No comprendí el sentido de esta última frase y además no me dio tiempo a pensármelo, ni tampoco a reflexionar sobre mi preocupante sentimiento de gratitud y mi anómala sensación de menos carga si es que no fue de cuasi criminal ligereza, porque en seguida Tupra se aplicó a la tarea: con diligencia recogió la papelina de la tapa del retrete, le ajustó la pestaña y la devolvió al bolsillo de su chaleco —de su variada colección no olvidaré aquel concreto, color verde sandía intenso—; luego pilló la Visa con los mismos dos dedos, la guardó en la cartera de De la Garza de donde había salido y se llevó ésta a otro bolsillo, de su chaqueta, junto con el billete hecho canuto. Lo que quedaba de raya, cocaína o talco, lo barrió de un manotazo, voló el polvillo, cayó al suelo, Rafita ni siquiera había llegado a aspirarla, nunca disfrutó aquella sustancia, tras preparársela. A continuación Tupra le echó la redecilla al cuello y tiró hacia atrás, y al instante se puso en cuarentena mi alivio —'Lo va a estrangular, lo va a ahorcar', pensé, 'no, no puede ser, no va a hacerlo'—, antes de darme cuenta de que no era ese el propósito —no se la enrolló, no apretó ni le dio vuelta—, sino obligarlo a alzar la cabeza, el agregado continuaba tan pegado a la tapa que le faltaba poco para abrazar la taza; y se habría abrazado, yo creo, de no haber preferido mantener las manos sobre los oídos, había elegido no ver ni oír nada en la ilusa esperanza de no enterarse así mucho de lo que le hacían, cuando el sentido del tacto iba a informarle, el dolor y el daño se lo dirían.

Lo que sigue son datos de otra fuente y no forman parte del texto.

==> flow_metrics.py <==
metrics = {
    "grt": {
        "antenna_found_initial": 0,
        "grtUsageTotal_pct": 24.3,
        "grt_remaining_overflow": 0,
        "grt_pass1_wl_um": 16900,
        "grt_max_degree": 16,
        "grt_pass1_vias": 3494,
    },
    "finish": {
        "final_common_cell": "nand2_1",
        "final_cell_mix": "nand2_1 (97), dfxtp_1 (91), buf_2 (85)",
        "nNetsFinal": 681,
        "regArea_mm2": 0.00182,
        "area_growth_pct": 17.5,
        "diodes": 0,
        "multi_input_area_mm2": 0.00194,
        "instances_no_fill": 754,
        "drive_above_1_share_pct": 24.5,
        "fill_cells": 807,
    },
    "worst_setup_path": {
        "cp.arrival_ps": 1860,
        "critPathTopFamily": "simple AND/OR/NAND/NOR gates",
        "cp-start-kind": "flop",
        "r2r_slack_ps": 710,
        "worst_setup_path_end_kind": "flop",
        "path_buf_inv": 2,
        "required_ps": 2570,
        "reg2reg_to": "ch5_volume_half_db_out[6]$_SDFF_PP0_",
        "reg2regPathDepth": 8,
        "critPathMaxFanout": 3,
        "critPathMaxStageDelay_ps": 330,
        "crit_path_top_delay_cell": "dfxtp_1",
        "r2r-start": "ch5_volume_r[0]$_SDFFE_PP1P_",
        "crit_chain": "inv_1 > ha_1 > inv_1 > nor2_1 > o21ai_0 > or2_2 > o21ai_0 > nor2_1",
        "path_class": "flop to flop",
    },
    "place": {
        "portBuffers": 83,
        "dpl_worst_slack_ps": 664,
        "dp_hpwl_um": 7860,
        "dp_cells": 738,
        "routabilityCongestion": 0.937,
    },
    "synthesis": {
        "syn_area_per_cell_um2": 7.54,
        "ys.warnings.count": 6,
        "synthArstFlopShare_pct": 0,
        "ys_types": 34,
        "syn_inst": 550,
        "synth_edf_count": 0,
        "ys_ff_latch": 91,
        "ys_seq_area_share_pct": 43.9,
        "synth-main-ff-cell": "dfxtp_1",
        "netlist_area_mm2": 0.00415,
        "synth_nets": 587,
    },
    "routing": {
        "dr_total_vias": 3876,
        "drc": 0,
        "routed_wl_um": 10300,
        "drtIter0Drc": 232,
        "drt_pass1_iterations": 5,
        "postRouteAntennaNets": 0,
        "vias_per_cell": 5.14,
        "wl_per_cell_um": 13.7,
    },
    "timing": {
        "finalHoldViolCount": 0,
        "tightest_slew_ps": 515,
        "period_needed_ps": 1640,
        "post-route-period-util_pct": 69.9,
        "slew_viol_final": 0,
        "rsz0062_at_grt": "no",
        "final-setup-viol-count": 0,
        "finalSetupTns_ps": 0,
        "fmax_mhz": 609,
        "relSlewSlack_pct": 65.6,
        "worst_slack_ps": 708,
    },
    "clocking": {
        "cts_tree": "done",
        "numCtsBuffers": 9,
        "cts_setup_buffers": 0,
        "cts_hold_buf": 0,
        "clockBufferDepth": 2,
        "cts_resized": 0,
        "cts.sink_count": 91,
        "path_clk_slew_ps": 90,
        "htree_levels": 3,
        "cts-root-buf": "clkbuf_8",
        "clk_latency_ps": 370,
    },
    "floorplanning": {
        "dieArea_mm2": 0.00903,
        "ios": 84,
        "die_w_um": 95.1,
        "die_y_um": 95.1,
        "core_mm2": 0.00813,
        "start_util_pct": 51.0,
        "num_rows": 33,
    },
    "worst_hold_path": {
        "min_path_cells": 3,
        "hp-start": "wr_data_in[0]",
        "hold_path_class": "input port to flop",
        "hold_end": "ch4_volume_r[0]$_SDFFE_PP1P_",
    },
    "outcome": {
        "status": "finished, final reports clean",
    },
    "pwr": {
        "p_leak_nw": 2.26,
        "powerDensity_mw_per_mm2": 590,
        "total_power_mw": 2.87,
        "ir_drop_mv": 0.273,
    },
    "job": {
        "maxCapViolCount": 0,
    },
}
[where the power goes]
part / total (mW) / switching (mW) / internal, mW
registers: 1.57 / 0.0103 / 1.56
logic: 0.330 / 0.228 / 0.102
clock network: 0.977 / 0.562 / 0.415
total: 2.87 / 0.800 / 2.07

Una vez que lo separó lo bastante, Tupra abrió las dos tapas del retrete y con mucha violencia le hundió la cabeza en el interior de la taza, el impulso fue tan fuerte que hasta los pies fueron levantados del suelo, vi agitarse en el aire los cordones sueltos de De la Garza, ni él ni yo habíamos llegado a anudarlos. No temí, inicialmente, que el agua depositada en el fondo pudiera ahogarlo, porque el tobogán se estrechaba como es la norma y no cabría allí entera su ancha cara de crecida luna, que sin embargo se daba brutales golpes contra la loza —y se le quedaba algo atorada— cada vez que Tupra volvía a empujársela tras retirársela un poco, y además éste tiró de la cadena tres o cuatro veces seguidas, el chorro del agua azul era tan potente y tan prolongado que de nuevo me invadió brevemente la suprema alarma —'Lo va a ahogar, le inundará los pulmones', pensé, 'no, no puede ser, no va a hacerlo'—, y se me ocurrió que en todo caso bastaban dos dedos de líquido, un charco, para sumergir boca y nariz y así conseguir que alguien ya nunca más respirara; y que la momentánea subida del nivel del agua, con cada descarga, le traería a Rafita una segura sensación de ahogo, o de atragantamiento al menos; y eso que era el lavabo de los discapacitados: con suerte no habría resto de olores fétidos, con aún mayor suerte no se habría estrenado.